[Task requirements]
Take the line with "assign ws34 = wc15 ^ wc23 ^ ws24;" and every line after it in the data. Transcribe them exactly, through the last.

[Saved data entries]
[Start of Attachment]
What follows belongs to an exercise in optimizing a design on an open flow for small area, a short achievable clock period and few clock cycles per item; a production flow would make more cautious choices.
In this exercise RTL edits were held to simulation tests only and were not proved equivalent to the original.
Power is estimated from default activity; no workload was simulated.

==> flow/design.v <==
`default_nettype none
package gqd_pkg;
  localparam int PIX_W       = 8;
  localparam int NOISE_W     = 16;
  localparam int LVL_W       = 9;
  localparam int DIM_W       = 13;
  localparam int POS_W       = 12;
  localparam int ADDR_W      = 4;
  localparam int DATA_W      = 32;
  localparam logic [LVL_W-1:0] LEVELS_RST = 9'd16;
  localparam logic [DIM_W-1:0] WIDTH_RST  = 13'd640;
  localparam logic [DIM_W-1:0] HEIGHT_RST = 13'd480;
  typedef enum logic [1:0] {
    REG_LEVELS = 2'd0,
    REG_DITHER = 2'd1,
    REG_WIDTH  = 2'd2,
    REG_HEIGHT = 2'd3
  } gqd_reg_t;
endpackage
`default_nettype wire
`default_nettype none
module gqd_div (
  input  wire logic [7:0] a,
  input  wire logic [6:0] mf,
  output logic      [7:0] prod
);
  logic ws1;
  logic wc1;
  logic ws2;
  logic wc2;
  logic ws3;
  logic wc3;
  logic ws4;
  logic wc4;
  logic ws5;
  logic wc5;
  logic ws6;
  logic wc6;
  logic ws7;
  logic wc7;
  logic ws8;
  logic wc8;
  logic ws9;
  logic wc9;
  logic ws10;
  logic wc10;
  logic ws11;
  logic wc11;
  logic ws12;
  logic wc12;
  logic ws13;
  logic wc13;
  logic ws14;
  logic wc14;
  logic ws15;
  logic wc15;
  logic ws16;
  logic wc16;
  logic ws17;
  logic wc17;
  logic ws18;
  logic wc18;
  logic ws19;
  logic wc19;
  logic ws20;
  logic wc20;
  logic ws21;
  logic wc21;
  logic ws22;
  logic wc22;
  logic ws23;
  logic wc23;
  logic ws24;
  logic wc24;
  logic ws25;
  logic wc25;
  logic ws26;
  logic wc26;
  logic ws27;
  logic wc27;
  logic ws28;
  logic wc28;
  logic ws29;
  logic wc29;
  logic ws30;
  logic wc30;
  logic ws31;
  logic wc31;
  logic ws32;
  logic wc32;
  logic ws33;
  logic wc33;
  logic ws34;
  logic wc34;
  logic ws35;
  logic wc35;
  assign ws1 = (a[0] & mf[6]) ^ (a[1] & mf[5]);
  assign wc1 = (a[0] & mf[6]) & (a[1] & mf[5]);
  assign ws2 = (a[1] & mf[6]) ^ (a[2] & mf[5]) ^ (a[3] & mf[4]);
  assign wc2 = ((a[1] & mf[6]) & (a[2] & mf[5])) | ((a[1] & mf[6]) & (a[3] & mf[4])) | ((a[2] & mf[5]) & (a[3] & mf[4]));
  assign ws3 = (a[2] & mf[6]) ^ (a[3] & mf[5]);
  assign wc3 = (a[2] & mf[6]) & (a[3] & mf[5]);
  assign ws4 = (a[0] & mf[4]) ^ (a[1] & mf[3]);
  assign wc4 = (a[0] & mf[4]) & (a[1] & mf[3]);
  assign ws5 = (a[0] & mf[5]) ^ (a[1] & mf[4]) ^ (a[2] & mf[3]);
  assign wc5 = ((a[0] & mf[5]) & (a[1] & mf[4])) | ((a[0] & mf[5]) & (a[2] & mf[3])) | ((a[1] & mf[4]) & (a[2] & mf[3]));
  assign ws6 = (a[3] & mf[2]) ^ (a[4] & mf[1]);
  assign wc6 = (a[3] & mf[2]) & (a[4] & mf[1]);
  assign ws7 = (a[2] & mf[4]) ^ (a[3] & mf[3]) ^ (a[4] & mf[2]);
  assign wc7 = ((a[2] & mf[4]) & (a[3] & mf[3])) | ((a[2] & mf[4]) & (a[4] & mf[2])) | ((a[3] & mf[3]) & (a[4] & mf[2]));
  assign ws8 = (a[5] & mf[1]) ^ (a[6] & mf[0]) ^ ws1;
  assign wc8 = ((a[5] & mf[1]) & (a[6] & mf[0])) | ((a[5] & mf[1]) & ws1) | ((a[6] & mf[0]) & ws1);
  assign ws9 = (a[4] & mf[3]) ^ (a[5] & mf[2]) ^ (a[6] & mf[1]);
  assign wc9 = ((a[4] & mf[3]) & (a[5] & mf[2])) | ((a[4] & mf[3]) & (a[6] & mf[1])) | ((a[5] & mf[2]) & (a[6] & mf[1]));
  assign ws10 = (a[0] | (a[7] & mf[0])) ^ wc1 ^ ws2;
  assign wc10 = ((a[0] | (a[7] & mf[0])) & wc1) | ((a[0] | (a[7] & mf[0])) & ws2) | (wc1 & ws2);
  assign ws11 = (a[4] & mf[4]) ^ (a[5] & mf[3]) ^ (a[6] & mf[2]);
  assign wc11 = ((a[4] & mf[4]) & (a[5] & mf[3])) | ((a[4] & mf[4]) & (a[6] & mf[2])) | ((a[5] & mf[3]) & (a[6] & mf[2]));
  assign ws12 = (a[1] | (a[7] & mf[1])) ^ wc2 ^ ws3;
  assign wc12 = ((a[1] | (a[7] & mf[1])) & wc2) | ((a[1] | (a[7] & mf[1])) & ws3) | (wc2 & ws3);
  assign ws13 = (a[3] & mf[6]) ^ (a[4] & mf[5]) ^ (a[5] & mf[4]);
  assign wc13 = ((a[3] & mf[6]) & (a[4] & mf[5])) | ((a[3] & mf[6]) & (a[5] & mf[4])) | ((a[4] & mf[5]) & (a[5] & mf[4]));
  assign ws14 = (a[6] & mf[3]) ^ (a[2] | (a[7] & mf[2])) ^ wc3;
  assign wc14 = ((a[6] & mf[3]) & (a[2] | (a[7] & mf[2]))) | ((a[6] & mf[3]) & wc3) | ((a[2] | (a[7] & mf[2])) & wc3);
  assign ws15 = (a[4] & mf[6]) ^ (a[5] & mf[5]) ^ (a[6] & mf[4]);
  assign wc15 = ((a[4] & mf[6]) & (a[5] & mf[5])) | ((a[4] & mf[6]) & (a[6] & mf[4])) | ((a[5] & mf[5]) & (a[6] & mf[4]));
  assign ws16 = (a[0] & mf[3]) ^ (a[1] & mf[2]);
  assign wc16 = (a[0] & mf[3]) & (a[1] & mf[2]);
  assign ws17 = (a[2] & mf[2]) ^ (a[3] & mf[1]) ^ (a[4] & mf[0]);
  assign wc17 = ((a[2] & mf[2]) & (a[3] & mf[1])) | ((a[2] & mf[2]) & (a[4] & mf[0])) | ((a[3] & mf[1]) & (a[4] & mf[0]));
  assign ws18 = (a[5] & mf[0]) ^ wc4 ^ ws5;
  assign wc18 = ((a[5] & mf[0]) & wc4) | ((a[5] & mf[0]) & ws5) | (wc4 & ws5);
  assign ws19 = wc5 ^ wc6 ^ ws7;
  assign wc19 = (wc5 & wc6) | (wc5 & ws7) | (wc6 & ws7);
  assign ws20 = wc7 ^ wc8 ^ ws9;
  assign wc20 = (wc7 & wc8) | (wc7 & ws9) | (wc8 & ws9);
  assign ws21 = wc9 ^ wc10 ^ ws11;
  assign wc21 = (wc9 & wc10) | (wc9 & ws11) | (wc10 & ws11);
  assign ws22 = wc11 ^ wc12 ^ ws13;
  assign wc22 = (wc11 & wc12) | (wc11 & ws13) | (wc12 & ws13);
  assign ws23 = (a[3] | (a[7] & mf[3])) ^ wc13 ^ wc14;
  assign wc23 = ((a[3] | (a[7] & mf[3])) & wc13) | ((a[3] | (a[7] & mf[3])) & wc14) | (wc13 & wc14);
  assign ws24 = (a[5] & mf[6]) ^ (a[6] & mf[5]) ^ (a[4] | (a[7] & mf[4]));
  assign wc24 = ((a[5] & mf[6]) & (a[6] & mf[5])) | ((a[5] & mf[6]) & (a[4] | (a[7] & mf[4]))) | ((a[6] & mf[5]) & (a[4] | (a[7] & mf[4])));
  assign ws25 = (a[0] & mf[2]) ^ (a[1] & mf[1]);
  assign wc25 = (a[0] & mf[2]) & (a[1] & mf[1]);
  assign ws26 = (a[2] & mf[1]) ^ (a[3] & mf[0]) ^ ws16;
  assign wc26 = ((a[2] & mf[1]) & (a[3] & mf[0])) | ((a[2] & mf[1]) & ws16) | ((a[3] & mf[0]) & ws16);
  assign ws27 = ws4 ^ wc16 ^ ws17;
  assign wc27 = (ws4 & wc16) | (ws4 & ws17) | (wc16 & ws17);
  assign ws28 = ws6 ^ wc17 ^ ws18;
  assign wc28 = (ws6 & wc17) | (ws6 & ws18) | (wc17 & ws18);
  assign ws29 = ws8 ^ wc18 ^ ws19;
  assign wc29 = (ws8 & wc18) | (ws8 & ws19) | (wc18 & ws19);
  assign ws30 = ws10 ^ wc19 ^ ws20;
  assign wc30 = (ws10 & wc19) | (ws10 & ws20) | (wc19 & ws20);
  assign ws31 = ws12 ^ wc20 ^ ws21;
  assign wc31 = (ws12 & wc20) | (ws12 & ws21) | (wc20 & ws21);
  assign ws32 = ws14 ^ wc21 ^ ws22;
  assign wc32 = (ws14 & wc21) | (ws14 & ws22) | (wc21 & ws22);
  assign ws33 = ws15 ^ wc22 ^ ws23;
  assign wc33 = (ws15 & wc22) | (ws15 & ws23) | (wc22 & ws23);
  assign ws34 = wc15 ^ wc23 ^ ws24;
  assign wc34 = (wc15 & wc23) | (wc15 & ws24) | (wc23 & ws24);
  assign ws35 = (a[6] & mf[6]) ^ (a[5] | (a[7] & mf[5])) ^ wc24;
  assign wc35 = ((a[6] & mf[6]) & (a[5] | (a[7] & mf[5]))) | ((a[6] & mf[6]) & wc24) | ((a[5] | (a[7] & mf[5])) & wc24);
  logic [14:0] row_a, row_b;
  assign row_a = {a[7], (a[6] | (a[7] & mf[6])), wc34, wc33, wc32, wc31, wc30, wc29, wc28, wc27, wc26, wc25, (a[2] & mf[0]), (a[0] & mf[1]), (a[0] & mf[0])};
  assign row_b = {1'b0, wc35, ws35, ws34, ws33, ws32, ws31, ws30, ws29, ws28, ws27, ws26, ws25, (a[1] & mf[0]), 1'b0};
  logic [14:0] sum;
  assign sum  = row_a + row_b;
  assign prod = sum[14:7];
endmodule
[End of Attachment]
[Result of the exercise]
  assign ws34 = wc15 ^ wc23 ^ ws24;
  assign wc34 = (wc15 & wc23) | (wc15 & ws24) | (wc23 & ws24);
  assign ws35 = (a[6] & mf[6]) ^ (a[5] | (a[7] & mf[5])) ^ wc24;
  assign wc35 = ((a[6] & mf[6]) & (a[5] | (a[7] & mf[5]))) | ((a[6] & mf[6]) & wc24) | ((a[5] | (a[7] & mf[5])) & wc24);
  logic [14:0] row_a, row_b;
  assign row_a = {a[7], (a[6] | (a[7] & mf[6])), wc34, wc33, wc32, wc31, wc30, wc29, wc28, wc27, wc26, wc25, (a[2] & mf[0]), (a[0] & mf[1]), (a[0] & mf[0])};
  assign row_b = {1'b0, wc35, ws35, ws34, ws33, ws32, ws31, ws30, ws29, ws28, ws27, ws26, ws25, (a[1] & mf[0]), 1'b0};
  logic [14:0] sum;
  assign sum  = row_a + row_b;
  assign prod = sum[14:7];
endmodule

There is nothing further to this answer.